“And various birds do from their warbling throats
At various times, utter quite different notes,
And some their hoarse songs with the seasons change.”

But it is yet to be known what language this child would speak; and of that what is said by guess has no great appearance. If a man will allege to me, in opposition to this opinion, that those who are naturally deaf speak not, I answer that this is not only because they could not receive the instruction of speaking by ear, but rather because the sense of hearing, of which they are deprived, relates to that of speaking, and that these hold together by a natural and inseparable tie, in such manner that what we speak we must first speak to ourselves within, and make it sound in our own ears, before we can utter it to others.

All this I have said to prove the resemblance there is in human things, and to bring us back and join us to the crowd. We are neither above nor below the rest All that is under heaven, says the sage, runs one law and one fortune:

“All things remain
Bound and entangled in one fatal chain.”

There is, indeed, some difference,—there are several orders and degrees; but it is under the aspect of one and the same nature:

“All things by their own rites proceed, and draw
Towards their ends, by nature’s certain law.”

Man must be compelled and restrained within the bounds of this polity. Miserable creature! he is not in a condition really to step over the rail. He is fettered and circumscribed, he is subjected to the same necessity that the other creatures of his rank and order are, and of a very mean condition, without any prerogative of true and real pre-eminence. That which he attributes to himself, by vain fancy and opinion, has neither body nor taste. And if it be so, that he only, of all the animals, has this liberty of imagination and irregularity of thoughts, representing to him that which is, that which is not, and that he would have, the false and the true, ‘tis an advantage dearly bought, and of which he has very little reason to be proud; for thence springs the principal and original fountain of all the evils that befal him,—sin, sickness, irresolution, affliction, despair. I say, then, to return to my subject, that there is no appearance to induce a man to believe that beasts should, by a natural and forced inclination, do the same things that we do by our choice and industry. We ought from like effects to conclude like faculties, and from greater effects greater faculties; and consequently confess that the same reasoning, and the same ways by which we operate, are common with them, or that they have others that are better. Why should we imagine this natural constraint in them, who experience no such effect in ourselves? added that it is more honourable to be guided and obliged to act regularly by a natural and inevitable condition, and nearer allied to the divinity, than to act regularly by a temerarious and fortuitous liberty, and more safe to entrust the reins of our conduct in the hands of nature than our own. The vanity of our presumption makes us prefer rather to owe our sufficiency to our own exertions than to her bounty, and to enrich the other animals with natural goods, and abjure them in their favour, in order to honour and ennoble ourselves with goods acquired, very foolishly in my opinion; for I should as much value parts and virtues naturally and purely my own as those I had begged and obtained from education. It is not in our power to obtain a nobler reputation than to be favoured of God and nature.

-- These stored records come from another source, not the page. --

File: src/hw/sg_stream_if.sv
// Valid/ready word stream between the engine and its buffer
`timescale 1ns/100ps
interface sg_stream_if #(parameter int W = 16);
   logic         valid;
   logic         ready;
   logic [W-1:0] data;
   modport src (output valid, output data, input ready);
   modport snk (input valid, input data, output ready);
endinterface : sg_stream_if

File: src/hw/sg_buf2.sv
// Two-entry elastic buffer in the data path
`timescale 1ns/100ps
module sg_buf2 (
   input wire logic core_clk,
   input wire logic rst_n,
   sg_stream_if.snk wr,
   sg_stream_if.src rd
);
   logic [1:0]            cnt_q;
   logic [$bits(wr.data)-1:0] d0_q;
   logic [$bits(wr.data)-1:0] d1_q;
   wire push = wr.valid & wr.ready;
   wire pop  = rd.valid & rd.ready;

   assign wr.ready = (cnt_q != 2'h2);
   assign rd.valid = (cnt_q != 2'h0);
   assign rd.data  = d0_q;

   always_ff @(posedge core_clk) begin
      if (!rst_n) begin
         cnt_q <= 2'h0;
         d0_q  <= '0;
         d1_q  <= '0;
      end else begin
         cnt_q <= cnt_q + {1'b0, push} - {1'b0, pop};
         if (pop) begin
            d0_q <= (cnt_q == 2'h2) ? d1_q : wr.data;
         end else if (push && cnt_q == 2'h0) begin
            d0_q <= wr.data;
         end
         if (push && ((cnt_q == 2'h1 && !pop) || cnt_q == 2'h2)) begin
            d1_q <= wr.data;
         end
      end
   end
endmodule : sg_buf2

For instance, take the fox, the people of Thrace make use of when they wish to pass over the ice of some frozen river, and turn him out before them to that purpose; when we see him lay his ear upon the bank of the river, down to the ice, to listen if from a more remote or nearer distance he can hear the noise of the waters’ current, and, according as he finds by that the ice to be of a less or greater thickness, to retire or advance,—have we not reason to believe thence that the same rational thoughts passed through his head that we should have upon the like occasions; and that it is a ratiocination and consequence, drawn from natural sense, that that which makes a noise runs, that which runs is not frozen, what is not frozen is liquid, and that which is liquid yields to impression! For to attribute this to a mere quickness of the sense of hearing, without reason and consequence, is a chimra that cannot enter into the imagination. We are to suppose the same of the many sorts of subtleties and inventions with which beasts secure themselves from, and frustrate, the enterprizes we plot against them.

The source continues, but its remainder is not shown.